Shane Nesbitt built a reputation the hard way—one cut at a time, day after day, year after year. His standards were high, and he didn’t bend them. There was a level of consistency to what he did that a lot of shops never reach. Clean fades, sharp lines, no shortcuts. You sat in his chair, you knew what you were getting.

And other barbers paid attention.

Shane was, and still is, a reference point—someone peers and younger barbers looked to, whether they realized it or not. The kind of barber who quietly raises the bar for everyone else in the room. Not by talking about it, but by showing up and doing the work.

A Shop Built on Culture

Shane’s Barbershop was curated, but not overdone. It felt lived in. And a natural extension of Shane’s life.

There was a strong undercurrent of skateboard culture in the space—something that came through in the details more than anything obvious. The music, the energy, the way people moved through the shop. It wasn’t trying to be anything. It just was.

That mattered.

Because the best barbershops aren’t built around aesthetics or trends. They’re built around identity. Around the people who spend their time there. Around the conversations, the routines, the repetition of daily life.

Shane’s shop had that.

It was a place where working people came through the door, where time moved a little differently, where the day started early and didn’t slow down until it was done.

The Hours, The Work, The Reputation

Opening at 3:00am isn’t something you do for show.

It’s a reflection of who you are and who you’re there for.

Shane understood his customers—guys who didn’t have the luxury of showing up midday, who needed to be in and out before the rest of their day started. That schedule built a kind of loyalty you can’t manufacture.

And over time, that kind of consistency turns into something else.

Respect.

Not just from customers, but from other barbers. From people who know how hard it is to maintain that level of work, that kind of schedule, that kind of focus over years.

Shane was ahead of his time. He was the first barber to become a brand - selling t-shirts, stickers, even his own custom branded straight razors. Nobody else was doing that. Most importantly though, Shane knew that he was there to serve. A lot of barbers these days have giant egos and think their clients don’t deserve to sit in the chair. Yet despite Shane’s status, he knew he was there for the customer!

A Barbershop That’s No Longer There

The shop is closed now.

Things change. Life moves on. That’s part of it.

But places like Shane’s don’t just disappear. They stick with the people who spent time there. In the routines. In the stories. In the way other barbers approach their own work after seeing what was possible.

For a lot of people, Shane Nesbitt wasn’t just another barber.

He was the blueprint.

Part of a Larger Archive

This set of photographs is part of a long-term project documenting barbershops across America—places like this that define their communities, shape local culture, and, in many cases, quietly disappear over time.
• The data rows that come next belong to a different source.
[src/rtl/counter_updown_mod.sv]
// Purpose: modulo-MODULUS up/down counter stage. It can be cascaded through rco_L/enablen
//          and upper_zero, and it supports parallel load with a clamp on out-of-range values.
// Latency: count and done are registered (1 clk). rco_L is combinational from the current state and inputs.
// Backpressure: none. enablen is an active-low count strobe, and rco_L drives the next stage's enablen.
// Ports:
//   clk        - rising-edge clock.
//   rst        - asynchronous active-low reset.
//   enablen    - active-low count enable.
//   load       - synchronous parallel load. It overrides counting.
//   up         - direction select: 1 counts up, 0 counts down.
//   in         - parallel load value. Values >= MODULUS clamp to MODULUS-1.
//   upper_zero - all higher cascaded stages read zero.
//   count      - current count, taken straight from the state register.
//   rco_L      - active-low ripple carry/borrow to the next stage.
//   done       - one-cycle pulse after the whole chain reaches zero while counting down.
module counter_updown_mod #(
  parameter int WIDTH        = 4,
  parameter int MODULUS      = 10,
  parameter bit STOP_AT_ZERO = 1'b1
) (
  input  logic             clk,
  input  logic             rst,
  input  logic             enablen,
  input  logic             load,
  input  logic             up,
  input  logic [WIDTH-1:0] in,
  input  logic             upper_zero,
  output logic [WIDTH-1:0] count,
  output logic             rco_L,
  output logic             done
);

  // Comparisons against MODULUS use WIDTH+1 bits so that MODULUS == 2**WIDTH is representable.
  localparam logic [WIDTH:0]   MOD_EXT = (WIDTH+1)'(MODULUS);
  localparam logic [WIDTH-1:0] MAX_VAL = WIDTH'(MODULUS - 1);
  localparam logic [WIDTH-1:0] ONE     = WIDTH'(1);

  logic [WIDTH-1:0] count_q, count_d;
  logic             done_q, done_d;

  logic out_of_range;
  logic at_max;
  logic at_zero;
  logic hold_zero;
  logic in_range;
  logic count_en;

  // A value at or above MODULUS is treated as terminal in both directions.
  // The next enabled edge therefore lands on a legal value.
  assign out_of_range = ({1'b0, count_q} >= MOD_EXT);
  assign at_max       = (count_q == MAX_VAL) || out_of_range;
  assign at_zero      = (count_q == '0);
  assign hold_zero    = STOP_AT_ZERO && upper_zero;
  assign in_range     = ({1'b0, in} < MOD_EXT);
  assign count_en     = !enablen;

  // The borrow is suppressed at zero when the whole chain is parked there.
  // This stops higher stages from wrapping underneath a stopped chain.
  assign rco_L = !(count_en &&
                   (up ? at_max : ((at_zero && !hold_zero) || out_of_range)));

  always_comb begin
    count_d = count_q;
    done_d  = 1'b0;
    if (load) begin
      count_d = in_range ? in : MAX_VAL;
    end else if (count_en) begin
      if (up) begin
        count_d = at_max ? '0 : count_q + ONE;
      end else if (out_of_range) begin
        count_d = MAX_VAL;
      end else if (at_zero) begin
        count_d = hold_zero ? '0 : MAX_VAL;
      end else begin
        count_d = count_q - ONE;
        // A 1->0 step with all higher stages at zero means the chain just expired.
        done_d  = upper_zero && (count_q == ONE);
      end
    end
  end

  always_ff @(posedge clk or negedge rst) begin
    if (!rst) begin
      count_q <= '0;
      done_q  <= 1'b0;
    end else begin
      count_q <= count_d;
      done_q  <= done_d;
    end
  end

  assign count = count_q;
  assign done  = done_q;

endmodule
### config.mk
export PLATFORM = sky130hd
export DESIGN_NAME = apb_master_arbiter
export DESIGN_NICKNAME = d
export VERILOG_FILES = /design/src/rtl/apb_pkg.sv /design/src/rtl/rr_arbiter.sv /design/src/rtl/apb_master_arbiter.sv
export SDC_FILE = /design/constraint.sdc
export NUM_CORES = 1
export LEC_CHECK = 0
export ABC_AREA = 1
export CAP_MARGIN = 30
export CORE_AREA = 4 4 156 158
export DETAILED_ROUTE_END_ITERATION = 16
export DIE_AREA = 0 0 160 162
export PLACE_DENSITY = 0.75
export REMOVE_ABC_BUFFERS = 1
export SLEW_MARGIN = 20
export SYNTH_ARGS = -nofsm -noshare
export SYNTH_HDL_FRONTEND = slang
export SYNTH_HIERARCHICAL = 1
export SYNTH_SLANG_ARGS = --single-unit
### constraint.sdc
create_clock -name PCLK -period 4 [get_ports PCLK]
set_input_delay 0.8 -clock PCLK [delete_from_list [all_inputs] [get_ports PCLK]]
set_output_delay 0.8 -clock PCLK [all_outputs]
set_load 0.05 [all_outputs]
Some shops are still open. Others, like Shane’s, live on through the people who remember them.

If you’ve spent enough time in barbershops, you know the difference between a place that cuts hair and a place that means something.

Shane’s was the latter.

Explore the Barbershops of America gallery

Read another barbershop story - Spanky’s Barbershop - Covington, KY

View Barbershop Prints + Photo Book

view through window into Shane's Barbershop San Mateo with barber cutting hair and campaign sign in foreground

View into Shane's Barbershop in San Mateo capturing everyday life inside the shop from the street

interior of Shane's Barbershop San Mateo with barber hugging client and tattoo artwork walls

Barber Shane Nesbitt shares a moment with a client inside his San Mateo shop surrounded by tattoo art and personal memorabilia

barber Shane Nesbitt giving detailed haircut to client inside Shane's Barbershop San Mateo

California barber Shane Nesbitt focuses on precision haircut inside Shane's Barbershop in San Mateo

Black and white portrait of barber Shane Nesbitt wearing glasses and a beanie, San Mateo California

Shane Nesbitt, photographed in his San Mateo barbershop. For years, he set the standard—opening before dawn, cutting hair for working people, and building a reputation that reached far beyond the shop itself.
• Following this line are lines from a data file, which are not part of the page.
`src/rtl/hazard_stall_controller_pkg.sv`:
```
// Shared pipeline definitions: controller state encoding, specifier width,
// NOP encoding loaded by fd_flush/de_bubble consumers, stage-enable bundle.
package hazard_stall_controller_pkg;

  localparam int unsigned PIPE_REG_W = 3;
  localparam int unsigned STATE_W    = 2;

  typedef enum logic [STATE_W-1:0] {
    PS_RUN     = 2'd0,
    PS_LDSTALL = 2'd1,
    PS_MEMWAIT = 2'd2,
    PS_HALTED  = 2'd3
  } pipe_state_e;

  localparam logic [STATE_W-1:0] ST_RUN     = PS_RUN;
  localparam logic [STATE_W-1:0] ST_LDSTALL = PS_LDSTALL;
  localparam logic [STATE_W-1:0] ST_MEMWAIT = PS_MEMWAIT;
  localparam logic [STATE_W-1:0] ST_HALTED  = PS_HALTED;

  localparam logic [31:0] NOP_INSTR = 32'h0000_0000;

  typedef struct packed {
    logic pc;
    logic fd;
    logic de;
    logic em;
    logic mw;
  } stage_en_t;

  localparam stage_en_t EN_ALL  = stage_en_t'(5'b11111);
  localparam stage_en_t EN_NONE = stage_en_t'(5'b00000);

endpackage

```
`src/rtl/hazard_stall_controller_if.sv`:
```
// Pipeline-side hazard inputs and controller-side stage controls/counters.
interface hazard_stall_controller_if
  import hazard_stall_controller_pkg::*;
#(
  parameter int unsigned REG_W = PIPE_REG_W,
  parameter int unsigned CNT_W = 16
);

  logic [REG_W-1:0] Rs_FD;
  logic [REG_W-1:0] Rt_FD;
  logic             RsV_FD;
  logic             RtV_FD;
  logic [REG_W-1:0] Rd_DE;
  logic             RdV_DE;
  logic             RegWrite_DE;
  logic             ReadMem_DE;
  logic             branch_taken_DE;
  logic             imem_busy;
  logic             dmem_busy;
  logic             halt_MW;

  logic             pc_write;
  logic             fd_write;
  logic             de_write;
  logic             em_write;
  logic             mw_write;
  logic             pc_sel_branch;
  logic             fd_flush;
  logic             de_bubble;
  logic             halted;
  logic [CNT_W-1:0] stall_cnt;
  logic [CNT_W-1:0] flush_cnt;

  modport master (
    output Rs_FD, Rt_FD, RsV_FD, RtV_FD, Rd_DE, RdV_DE, RegWrite_DE, ReadMem_DE,
           branch_taken_DE, imem_busy, dmem_busy, halt_MW,
    input  pc_write, fd_write, de_write, em_write, mw_write, pc_sel_branch,
           fd_flush, de_bubble, halted, stall_cnt, flush_cnt
  );

  modport slave (
    input  Rs_FD, Rt_FD, RsV_FD, RtV_FD, Rd_DE, RdV_DE, RegWrite_DE, ReadMem_DE,
           branch_taken_DE, imem_busy, dmem_busy, halt_MW,
    output pc_write, fd_write, de_write, em_write, mw_write, pc_sel_branch,
           fd_flush, de_bubble, halted, stall_cnt, flush_cnt
  );

endinterface

```
`src/rtl/hazard_stall_controller_sat_counter.sv`:
```
// Saturating up-counter with synchronous clear, sticks at all-ones.
module hazard_stall_controller_sat_counter #(
  parameter int unsigned CNT_W = 16
) (
  input  logic             clk,
  input  logic             rst_n,
  input  logic             i_inc,
  input  logic             i_clr,
  output logic [CNT_W-1:0] o_cnt
);

  logic [CNT_W-1:0] r_cnt;

  always_ff @(posedge clk or negedge rst_n) begin
    if (!rst_n) begin
      r_cnt <= '0;
    end else if (i_clr) begin
      r_cnt <= '0;
    end else if (i_inc && (r_cnt != {CNT_W{1'b1}})) begin
      r_cnt <= r_cnt + CNT_W'(1);
    end
  end

  assign o_cnt = r_cnt;

endmodule

```
`src/rtl/hazard_stall_controller.sv`:
```
// Pipeline sequencing controller: load-use bubbles, branch flushes, memory
// busy freezes and halt, with saturating stall/flush performance counters.
module hazard_stall_controller
  import hazard_stall_controller_pkg::*;
#(
  parameter int unsigned REG_W           = PIPE_REG_W,
  parameter int unsigned LOAD_USE_CYCLES = 1,
  parameter int unsigned CNT_W           = 16
) (
  input  logic                     clk,
  input  logic                     rst_n,
  hazard_stall_controller_if.slave bus
);

  logic [STATE_W-1:0] r_state;
  logic [STATE_W-1:0] r_ret_state;
  logic [1:0]         r_bub_left;

  logic [STATE_W-1:0] w_state_nxt;
  logic [STATE_W-1:0] w_ret_nxt;
  logic [1:0]         w_bub_nxt;
  logic [STATE_W-1:0] w_eval_state;
  stage_en_t          w_en;
  logic               w_sel_branch;
  logic               w_fd_flush;
  logic               w_de_bubble;
  logic               w_flush_inc;
  logic               w_stall_inc;
  logic               w_load_use;
  logic [REG_W-1:0]   w_rs;
  logic [REG_W-1:0]   w_rt;
  logic [REG_W-1:0]   w_rd;
  logic [CNT_W-1:0]   w_stall_cnt;
  logic [CNT_W-1:0]   w_flush_cnt;

  assign w_rs = bus.Rs_FD;
  assign w_rt = bus.Rt_FD;
  assign w_rd = bus.Rd_DE;

  // Load in DE feeding a source of FD that forwarding cannot reach in time.
  assign w_load_use = bus.ReadMem_DE & bus.RegWrite_DE & bus.RdV_DE &
                      ((bus.RsV_FD & (w_rs == w_rd)) | (bus.RtV_FD & (w_rt == w_rd)));

  always_ff @(posedge clk or negedge rst_n) begin
    if (!rst_n) begin
      r_state     <= ST_RUN;
      r_ret_state <= ST_RUN;
      r_bub_left  <= 2'd0;
    end else begin
      r_state     <= w_state_nxt;
      r_ret_state <= w_ret_nxt;
      r_bub_left  <= w_bub_nxt;
    end
  end

  always_comb begin
    w_en         = EN_ALL;
    w_sel_branch = 1'b0;
    w_fd_flush   = 1'b0;
    w_de_bubble  = 1'b0;
    w_flush_inc  = 1'b0;
    w_state_nxt  = r_state;
    w_ret_nxt    = r_ret_state;
    w_bub_nxt    = r_bub_left;

    // The memory release cycle behaves as the interrupted state, with no gap.
    w_eval_state = r_state;
    if ((r_state == ST_MEMWAIT) && !bus.dmem_busy) begin
      w_eval_state = r_ret_state;
    end

    case (w_eval_state)
      ST_RUN: begin
        w_state_nxt = ST_RUN;
        if (bus.halt_MW) begin
          w_en        = EN_NONE;
          w_state_nxt = ST_HALTED;
        end else if (bus.dmem_busy) begin
          w_en        = EN_NONE;
          w_ret_nxt   = ST_RUN;
          w_state_nxt = ST_MEMWAIT;
        end else if (bus.branch_taken_DE) begin
          w_sel_branch = 1'b1;
          w_fd_flush   = 1'b1;
          w_de_bubble  = 1'b1;
          w_flush_inc  = 1'b1;
        end else if (w_load_use) begin
          w_en.pc     = 1'b0;
          w_en.fd     = 1'b0;
          w_de_bubble = 1'b1;
          if (LOAD_USE_CYCLES > 1) begin
            w_bub_nxt   = 2'(LOAD_USE_CYCLES - 1);
            w_state_nxt = ST_LDSTALL;
          end
        end else if (bus.imem_busy) begin
          w_en.pc    = 1'b0;
          w_fd_flush = 1'b1;
        end
      end

      ST_LDSTALL: begin
        w_state_nxt = ST_LDSTALL;
        if (bus.halt_MW) begin
          w_en        = EN_NONE;
          w_state_nxt = ST_HALTED;
        end else if (bus.dmem_busy) begin
          w_en        = EN_NONE;
          w_ret_nxt   = ST_LDSTALL;
          w_state_nxt = ST_MEMWAIT;
        end else begin
          w_en.pc     = 1'b0;
          w_en.fd     = 1'b0;
          w_de_bubble = 1'b1;
          if (r_bub_left <= 2'd1) begin
            w_bub_nxt   = 2'd0;
            w_state_nxt = ST_RUN;
          end else begin
            w_bub_nxt = r_bub_left - 2'd1;
          end
        end
      end

      ST_MEMWAIT: begin
        w_en = EN_NONE;
        if (bus.halt_MW) begin
          w_state_nxt = ST_HALTED;
        end
      end

      default: begin
        w_en = EN_NONE;
      end
    endcase
  end

  // Reset forces every control low regardless of the state registers.
  assign bus.pc_write      = rst_n & w_en.pc;
  assign bus.fd_write      = rst_n & w_en.fd;
  assign bus.de_write      = rst_n & w_en.de;
  assign bus.em_write      = rst_n & w_en.em;
  assign bus.mw_write      = rst_n & w_en.mw;
  assign bus.pc_sel_branch = rst_n & w_sel_branch;
  assign bus.fd_flush      = rst_n & w_fd_flush;
  assign bus.de_bubble     = rst_n & w_de_bubble;
  assign bus.halted        = rst_n & (r_state == ST_HALTED);

  assign w_stall_inc = rst_n & ~w_en.pc & (r_state != ST_HALTED);

  hazard_stall_controller_sat_counter #(.CNT_W(CNT_W)) u_stall_cnt (
    .clk   (clk),
    .rst_n (rst_n),
    .i_inc (w_stall_inc),
    .i_clr (1'b0),
    .o_cnt (w_stall_cnt)
  );

  hazard_stall_controller_sat_counter #(.CNT_W(CNT_W)) u_flush_cnt (
    .clk   (clk),
    .rst_n (rst_n),
    .i_inc (rst_n & w_flush_inc),
    .i_clr (1'b0),
    .o_cnt (w_flush_cnt)
  );

  assign bus.stall_cnt = w_stall_cnt;
  assign bus.flush_cnt = w_flush_cnt;

endmodule

```
`src/flat_wrapper.sv`:
```
// flat-port wrapper written by rule: the top's interface ports become plain ports
module hazard_stall_controller_flat import hazard_stall_controller_pkg::*;
#(
  parameter int unsigned REG_W           = PIPE_REG_W,
  parameter int unsigned LOAD_USE_CYCLES = 1,
  parameter int unsigned CNT_W           = 16
)
  (clk, rst_n, bus_Rs_FD, bus_Rt_FD, bus_RsV_FD, bus_RtV_FD, bus_Rd_DE, bus_RdV_DE, bus_RegWrite_DE, bus_ReadMem_DE, bus_branch_taken_DE, bus_imem_busy, bus_dmem_busy, bus_halt_MW, bus_pc_write, bus_fd_write, bus_de_write, bus_em_write, bus_mw_write, bus_pc_sel_branch, bus_fd_flush, bus_de_bubble, bus_halted, bus_stall_cnt, bus_flush_cnt);
  hazard_stall_controller_if #(.REG_W(REG_W), .CNT_W(CNT_W)) bus_i ();
  input  logic clk;
  input  logic rst_n;
  input wire logic [$bits(bus_i.Rs_FD)-1:0] bus_Rs_FD;
  input wire logic [$bits(bus_i.Rt_FD)-1:0] bus_Rt_FD;
  input wire logic [$bits(bus_i.RsV_FD)-1:0] bus_RsV_FD;
  input wire logic [$bits(bus_i.RtV_FD)-1:0] bus_RtV_FD;
  input wire logic [$bits(bus_i.Rd_DE)-1:0] bus_Rd_DE;
  input wire logic [$bits(bus_i.RdV_DE)-1:0] bus_RdV_DE;
  input wire logic [$bits(bus_i.RegWrite_DE)-1:0] bus_RegWrite_DE;
  input wire logic [$bits(bus_i.ReadMem_DE)-1:0] bus_ReadMem_DE;
  input wire logic [$bits(bus_i.branch_taken_DE)-1:0] bus_branch_taken_DE;
  input wire logic [$bits(bus_i.imem_busy)-1:0] bus_imem_busy;
  input wire logic [$bits(bus_i.dmem_busy)-1:0] bus_dmem_busy;
  input wire logic [$bits(bus_i.halt_MW)-1:0] bus_halt_MW;
  output wire logic [$bits(bus_i.pc_write)-1:0] bus_pc_write;
  output wire logic [$bits(bus_i.fd_write)-1:0] bus_fd_write;
  output wire logic [$bits(bus_i.de_write)-1:0] bus_de_write;
  output wire logic [$bits(bus_i.em_write)-1:0] bus_em_write;
  output wire logic [$bits(bus_i.mw_write)-1:0] bus_mw_write;
  output wire logic [$bits(bus_i.pc_sel_branch)-1:0] bus_pc_sel_branch;
  output wire logic [$bits(bus_i.fd_flush)-1:0] bus_fd_flush;
  output wire logic [$bits(bus_i.de_bubble)-1:0] bus_de_bubble;
  output wire logic [$bits(bus_i.halted)-1:0] bus_halted;
  output wire logic [$bits(bus_i.stall_cnt)-1:0] bus_stall_cnt;
  output wire logic [$bits(bus_i.flush_cnt)-1:0] bus_flush_cnt;
  assign bus_i.Rs_FD = bus_Rs_FD;
  assign bus_i.Rt_FD = bus_Rt_FD;
  assign bus_i.RsV_FD = bus_RsV_FD;
  assign bus_i.RtV_FD = bus_RtV_FD;
  assign bus_i.Rd_DE = bus_Rd_DE;
  assign bus_i.RdV_DE = bus_RdV_DE;
  assign bus_i.RegWrite_DE = bus_RegWrite_DE;
  assign bus_i.ReadMem_DE = bus_ReadMem_DE;
  assign bus_i.branch_taken_DE = bus_branch_taken_DE;
  assign bus_i.imem_busy = bus_imem_busy;
  assign bus_i.dmem_busy = bus_dmem_busy;
  assign bus_i.halt_MW = bus_halt_MW;
  assign bus_pc_write = bus_i.pc_write;
  assign bus_fd_write = bus_i.fd_write;
  assign bus_de_write = bus_i.de_write;
  assign bus_em_write = bus_i.em_write;
  assign bus_mw_write = bus_i.mw_write;
  assign bus_pc_sel_branch = bus_i.pc_sel_branch;
  assign bus_fd_flush = bus_i.fd_flush;
  assign bus_de_bubble = bus_i.de_bubble;
  assign bus_halted = bus_i.halted;
  assign bus_stall_cnt = bus_i.stall_cnt;
  assign bus_flush_cnt = bus_i.flush_cnt;
  hazard_stall_controller #(.REG_W(REG_W), .LOAD_USE_CYCLES(LOAD_USE_CYCLES), .CNT_W(CNT_W)) u_core (.clk(clk), .rst_n(rst_n), .bus(bus_i));
endmodule
```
barber working through mirror covered in stickers inside Shane's Barbershop San Mateo

Barber Shane Nesbitt works through a sticker-covered mirror reflecting the layered skateboard culture inside his San Mateo shop

hearse with Shane's Barbershop lettering parked outside at night San Mateo

California custom hearse with Shane's Barbershop branding parked outside at night reflecting the personality of the shop

client with tattooed head getting haircut inside Shane's Barbershop San Mateo

Close-up of Shane’s tattooed head receiving a haircut highlighting the detail and individuality inside Shane's Barbershop

barber Shane Nesbitt cutting hair in vintage barber chair inside Shane's Barbershop San Mateo

Wide view of Shane Nesbitt cutting hair in his San Mateo barbershop surrounded by artwork and classic barber chairs

Checkerboard Vans shoes standing on barbershop floor with hair clippings and electrical cords

Hair on the floor, cords underfoot, and long days on your feet—details like this are what defined the rhythm inside Shane’s Barbershop.

straight razor shave on tattooed head inside Shane's Barbershop San Mateo

Close-up of straight razor shave highlighting the craftsmanship and trust inside Shane's Barbershop in San Mateo

empty interior of Shane's Barbershop San Mateo with barber chairs and artwork on walls

Interior of Shane's Barbershop in San Mateo showing the space that once served its community

Small Town North Carolina Barbershop

Granville Barbershop, North Carolina

A Traditional American Barbershop Documented Through Photography

The Granville Barbershop in Grannville, North Carolina is the kind of place that has quietly served its community for decades. No branding overhaul. No attempt to modernize what already works. Just a steady rhythm of haircuts, conversation, and routine that has outlasted trends and redevelopment cycles.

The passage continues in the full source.